Tally up the lines below that include the word "ovfl". Answer with the number alone.

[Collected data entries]
○ ○ ○ ○ ○ ○ ○

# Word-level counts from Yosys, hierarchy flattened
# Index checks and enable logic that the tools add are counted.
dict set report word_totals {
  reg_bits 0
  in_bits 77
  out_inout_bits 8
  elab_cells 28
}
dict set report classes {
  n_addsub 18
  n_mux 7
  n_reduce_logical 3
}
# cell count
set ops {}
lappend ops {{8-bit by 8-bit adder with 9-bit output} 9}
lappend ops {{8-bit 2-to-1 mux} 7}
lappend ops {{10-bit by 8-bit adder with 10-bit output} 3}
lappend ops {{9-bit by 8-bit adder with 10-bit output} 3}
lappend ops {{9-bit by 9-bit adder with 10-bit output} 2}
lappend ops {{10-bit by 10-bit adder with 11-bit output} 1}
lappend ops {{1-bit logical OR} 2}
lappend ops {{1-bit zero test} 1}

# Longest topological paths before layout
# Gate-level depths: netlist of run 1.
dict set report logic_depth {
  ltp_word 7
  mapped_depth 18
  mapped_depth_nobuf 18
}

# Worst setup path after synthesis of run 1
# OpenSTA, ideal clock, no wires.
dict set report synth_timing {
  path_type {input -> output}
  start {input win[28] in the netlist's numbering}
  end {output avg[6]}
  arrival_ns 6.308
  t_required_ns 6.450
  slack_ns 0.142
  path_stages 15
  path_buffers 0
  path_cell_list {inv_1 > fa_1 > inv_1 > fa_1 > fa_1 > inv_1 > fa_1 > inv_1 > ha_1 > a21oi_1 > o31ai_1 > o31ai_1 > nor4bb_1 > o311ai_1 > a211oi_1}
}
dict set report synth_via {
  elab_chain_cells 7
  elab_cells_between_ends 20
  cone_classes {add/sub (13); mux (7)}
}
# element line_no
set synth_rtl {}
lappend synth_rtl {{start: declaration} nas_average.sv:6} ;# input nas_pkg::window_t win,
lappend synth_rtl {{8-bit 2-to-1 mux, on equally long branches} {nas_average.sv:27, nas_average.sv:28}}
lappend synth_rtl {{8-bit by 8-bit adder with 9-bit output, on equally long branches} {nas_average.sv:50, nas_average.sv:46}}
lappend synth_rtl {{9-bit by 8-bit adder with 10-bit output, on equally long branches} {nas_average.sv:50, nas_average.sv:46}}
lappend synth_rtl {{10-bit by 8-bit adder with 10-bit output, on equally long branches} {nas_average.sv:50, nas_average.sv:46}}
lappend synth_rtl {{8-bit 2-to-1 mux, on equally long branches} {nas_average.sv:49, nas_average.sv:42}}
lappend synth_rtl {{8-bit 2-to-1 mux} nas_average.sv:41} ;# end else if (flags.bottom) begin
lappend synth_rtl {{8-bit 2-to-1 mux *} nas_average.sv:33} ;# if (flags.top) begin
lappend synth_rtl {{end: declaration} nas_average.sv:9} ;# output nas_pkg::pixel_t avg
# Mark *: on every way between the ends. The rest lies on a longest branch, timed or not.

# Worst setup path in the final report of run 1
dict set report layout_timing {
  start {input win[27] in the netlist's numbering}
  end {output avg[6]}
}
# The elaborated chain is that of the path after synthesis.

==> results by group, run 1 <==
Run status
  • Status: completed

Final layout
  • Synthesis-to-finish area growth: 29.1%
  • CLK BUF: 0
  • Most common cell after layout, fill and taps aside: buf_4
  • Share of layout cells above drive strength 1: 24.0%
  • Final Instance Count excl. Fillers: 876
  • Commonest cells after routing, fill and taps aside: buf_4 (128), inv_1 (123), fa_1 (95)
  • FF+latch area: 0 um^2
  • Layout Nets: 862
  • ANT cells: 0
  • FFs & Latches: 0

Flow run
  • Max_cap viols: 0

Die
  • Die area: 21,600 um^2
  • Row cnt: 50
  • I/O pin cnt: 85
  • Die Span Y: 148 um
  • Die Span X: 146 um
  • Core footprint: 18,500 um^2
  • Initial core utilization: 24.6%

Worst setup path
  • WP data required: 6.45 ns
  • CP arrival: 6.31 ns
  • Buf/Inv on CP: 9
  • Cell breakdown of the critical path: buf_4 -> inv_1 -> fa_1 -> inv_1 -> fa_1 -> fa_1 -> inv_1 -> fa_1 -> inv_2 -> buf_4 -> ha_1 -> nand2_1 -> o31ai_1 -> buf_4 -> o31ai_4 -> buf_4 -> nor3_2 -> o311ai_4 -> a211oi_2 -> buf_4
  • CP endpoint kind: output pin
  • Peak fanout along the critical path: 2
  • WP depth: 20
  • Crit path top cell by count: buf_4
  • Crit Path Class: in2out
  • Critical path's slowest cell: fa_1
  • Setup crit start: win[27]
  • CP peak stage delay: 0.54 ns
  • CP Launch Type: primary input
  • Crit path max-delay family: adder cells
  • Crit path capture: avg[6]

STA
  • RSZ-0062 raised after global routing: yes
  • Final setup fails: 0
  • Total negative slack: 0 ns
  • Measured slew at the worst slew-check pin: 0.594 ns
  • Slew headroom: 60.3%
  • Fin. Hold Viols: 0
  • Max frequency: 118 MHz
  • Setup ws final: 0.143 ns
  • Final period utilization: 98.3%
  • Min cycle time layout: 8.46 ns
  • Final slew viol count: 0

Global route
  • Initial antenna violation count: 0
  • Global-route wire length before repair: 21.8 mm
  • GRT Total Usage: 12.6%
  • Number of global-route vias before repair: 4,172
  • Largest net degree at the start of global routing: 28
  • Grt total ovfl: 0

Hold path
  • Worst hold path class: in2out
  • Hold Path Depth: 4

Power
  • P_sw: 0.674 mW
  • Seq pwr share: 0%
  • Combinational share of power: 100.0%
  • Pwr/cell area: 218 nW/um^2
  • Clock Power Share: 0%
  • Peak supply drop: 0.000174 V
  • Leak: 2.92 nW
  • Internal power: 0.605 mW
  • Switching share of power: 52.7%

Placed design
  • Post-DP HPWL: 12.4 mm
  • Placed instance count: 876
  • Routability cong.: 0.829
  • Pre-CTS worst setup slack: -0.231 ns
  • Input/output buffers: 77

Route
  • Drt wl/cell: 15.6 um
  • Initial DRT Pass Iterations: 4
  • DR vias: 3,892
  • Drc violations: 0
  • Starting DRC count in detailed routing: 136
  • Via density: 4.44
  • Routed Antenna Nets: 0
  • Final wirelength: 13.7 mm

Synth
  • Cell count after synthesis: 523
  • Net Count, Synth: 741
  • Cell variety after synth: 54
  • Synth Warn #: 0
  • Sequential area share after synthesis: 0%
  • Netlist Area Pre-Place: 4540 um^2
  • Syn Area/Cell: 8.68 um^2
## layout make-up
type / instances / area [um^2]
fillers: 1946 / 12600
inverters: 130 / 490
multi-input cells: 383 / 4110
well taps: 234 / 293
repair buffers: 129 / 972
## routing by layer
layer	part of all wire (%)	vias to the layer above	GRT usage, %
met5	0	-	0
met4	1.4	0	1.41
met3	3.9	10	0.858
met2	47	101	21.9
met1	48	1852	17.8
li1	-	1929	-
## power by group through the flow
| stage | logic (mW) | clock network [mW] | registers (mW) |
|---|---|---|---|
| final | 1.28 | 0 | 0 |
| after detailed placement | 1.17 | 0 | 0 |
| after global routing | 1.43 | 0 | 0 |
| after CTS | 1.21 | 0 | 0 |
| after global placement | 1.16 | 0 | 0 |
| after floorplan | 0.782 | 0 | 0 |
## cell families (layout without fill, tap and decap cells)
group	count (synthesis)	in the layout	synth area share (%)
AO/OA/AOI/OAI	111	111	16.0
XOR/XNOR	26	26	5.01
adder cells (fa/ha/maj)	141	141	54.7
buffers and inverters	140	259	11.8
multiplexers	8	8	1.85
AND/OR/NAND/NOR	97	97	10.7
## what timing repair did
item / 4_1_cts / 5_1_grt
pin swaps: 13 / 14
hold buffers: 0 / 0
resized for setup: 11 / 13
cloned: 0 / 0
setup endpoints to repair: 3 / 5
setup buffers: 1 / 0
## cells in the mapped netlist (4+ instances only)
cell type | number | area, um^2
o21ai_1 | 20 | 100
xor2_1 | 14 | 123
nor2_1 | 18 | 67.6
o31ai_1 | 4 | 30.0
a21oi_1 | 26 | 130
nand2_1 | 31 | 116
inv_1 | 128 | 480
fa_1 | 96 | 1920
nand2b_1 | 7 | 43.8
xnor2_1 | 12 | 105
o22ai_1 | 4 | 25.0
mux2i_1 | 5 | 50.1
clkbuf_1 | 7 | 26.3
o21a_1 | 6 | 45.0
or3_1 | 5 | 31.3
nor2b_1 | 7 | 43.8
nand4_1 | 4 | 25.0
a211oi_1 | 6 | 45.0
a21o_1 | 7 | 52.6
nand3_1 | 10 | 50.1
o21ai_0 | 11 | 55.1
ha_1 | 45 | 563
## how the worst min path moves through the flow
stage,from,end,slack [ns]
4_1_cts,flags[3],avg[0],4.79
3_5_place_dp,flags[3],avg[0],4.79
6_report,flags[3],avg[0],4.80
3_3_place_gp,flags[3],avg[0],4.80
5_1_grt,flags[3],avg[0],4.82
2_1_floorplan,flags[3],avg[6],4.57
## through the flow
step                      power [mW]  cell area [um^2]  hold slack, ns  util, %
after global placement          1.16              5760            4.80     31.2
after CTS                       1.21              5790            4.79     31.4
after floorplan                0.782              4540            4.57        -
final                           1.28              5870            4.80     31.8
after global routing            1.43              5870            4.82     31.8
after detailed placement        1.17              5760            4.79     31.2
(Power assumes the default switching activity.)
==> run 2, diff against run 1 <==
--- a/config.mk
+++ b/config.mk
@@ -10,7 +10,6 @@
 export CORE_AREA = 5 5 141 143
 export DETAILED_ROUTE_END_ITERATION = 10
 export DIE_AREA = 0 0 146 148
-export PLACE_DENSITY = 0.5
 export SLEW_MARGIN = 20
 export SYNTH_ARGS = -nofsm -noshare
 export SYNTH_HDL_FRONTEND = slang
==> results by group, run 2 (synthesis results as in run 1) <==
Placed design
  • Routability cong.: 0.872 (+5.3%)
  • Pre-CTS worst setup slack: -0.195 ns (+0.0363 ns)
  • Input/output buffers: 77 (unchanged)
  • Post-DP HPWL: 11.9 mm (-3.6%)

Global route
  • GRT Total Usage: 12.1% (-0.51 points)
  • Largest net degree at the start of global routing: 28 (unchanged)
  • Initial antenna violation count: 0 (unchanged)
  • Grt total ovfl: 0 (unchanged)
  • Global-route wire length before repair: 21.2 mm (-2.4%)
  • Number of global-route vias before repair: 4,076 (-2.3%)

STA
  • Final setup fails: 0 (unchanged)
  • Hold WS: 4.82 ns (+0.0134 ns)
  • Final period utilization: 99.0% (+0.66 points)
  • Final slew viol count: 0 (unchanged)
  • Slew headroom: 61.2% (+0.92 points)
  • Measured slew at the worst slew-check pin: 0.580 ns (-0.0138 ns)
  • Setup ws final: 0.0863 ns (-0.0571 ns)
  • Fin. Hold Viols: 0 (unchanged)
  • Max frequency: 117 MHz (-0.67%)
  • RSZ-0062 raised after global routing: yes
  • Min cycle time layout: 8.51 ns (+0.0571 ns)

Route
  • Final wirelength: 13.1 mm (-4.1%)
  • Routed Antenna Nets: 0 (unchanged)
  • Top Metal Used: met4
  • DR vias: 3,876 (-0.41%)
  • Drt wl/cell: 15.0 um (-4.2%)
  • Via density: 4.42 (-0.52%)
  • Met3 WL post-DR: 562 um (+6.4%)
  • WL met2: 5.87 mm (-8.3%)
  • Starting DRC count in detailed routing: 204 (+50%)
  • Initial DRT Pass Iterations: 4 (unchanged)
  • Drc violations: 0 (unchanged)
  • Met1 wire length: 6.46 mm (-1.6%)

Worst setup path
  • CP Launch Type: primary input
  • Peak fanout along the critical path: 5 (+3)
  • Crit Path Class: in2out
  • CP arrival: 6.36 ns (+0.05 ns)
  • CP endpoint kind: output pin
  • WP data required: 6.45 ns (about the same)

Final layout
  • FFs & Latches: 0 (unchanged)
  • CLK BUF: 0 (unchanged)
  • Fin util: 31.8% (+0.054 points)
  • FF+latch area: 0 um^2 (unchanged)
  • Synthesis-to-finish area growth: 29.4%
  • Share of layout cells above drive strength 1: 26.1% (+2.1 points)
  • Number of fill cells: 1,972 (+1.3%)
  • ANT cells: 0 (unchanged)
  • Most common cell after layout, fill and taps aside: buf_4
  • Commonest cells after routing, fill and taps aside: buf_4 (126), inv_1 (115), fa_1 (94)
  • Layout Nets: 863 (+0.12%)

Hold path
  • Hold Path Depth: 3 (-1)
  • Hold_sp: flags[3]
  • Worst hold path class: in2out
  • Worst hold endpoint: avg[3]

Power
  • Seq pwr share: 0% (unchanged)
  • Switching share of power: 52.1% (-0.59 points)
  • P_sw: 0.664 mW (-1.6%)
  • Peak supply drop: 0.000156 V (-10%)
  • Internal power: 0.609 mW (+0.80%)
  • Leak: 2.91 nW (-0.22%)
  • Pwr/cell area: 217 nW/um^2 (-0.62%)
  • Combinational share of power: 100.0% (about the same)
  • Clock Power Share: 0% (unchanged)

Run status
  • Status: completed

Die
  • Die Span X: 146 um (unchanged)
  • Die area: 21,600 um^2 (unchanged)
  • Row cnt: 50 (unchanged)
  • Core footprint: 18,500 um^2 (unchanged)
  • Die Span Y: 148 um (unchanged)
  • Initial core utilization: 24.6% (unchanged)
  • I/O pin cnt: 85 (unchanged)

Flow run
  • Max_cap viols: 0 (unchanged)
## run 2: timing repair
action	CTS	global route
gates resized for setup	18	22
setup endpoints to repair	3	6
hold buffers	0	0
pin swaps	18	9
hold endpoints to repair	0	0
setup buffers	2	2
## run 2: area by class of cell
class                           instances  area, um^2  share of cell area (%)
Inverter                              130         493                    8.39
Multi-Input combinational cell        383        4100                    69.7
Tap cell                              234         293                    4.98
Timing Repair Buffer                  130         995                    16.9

○ ○ ○ ○ ○ ○ ○

Output for this exercise
2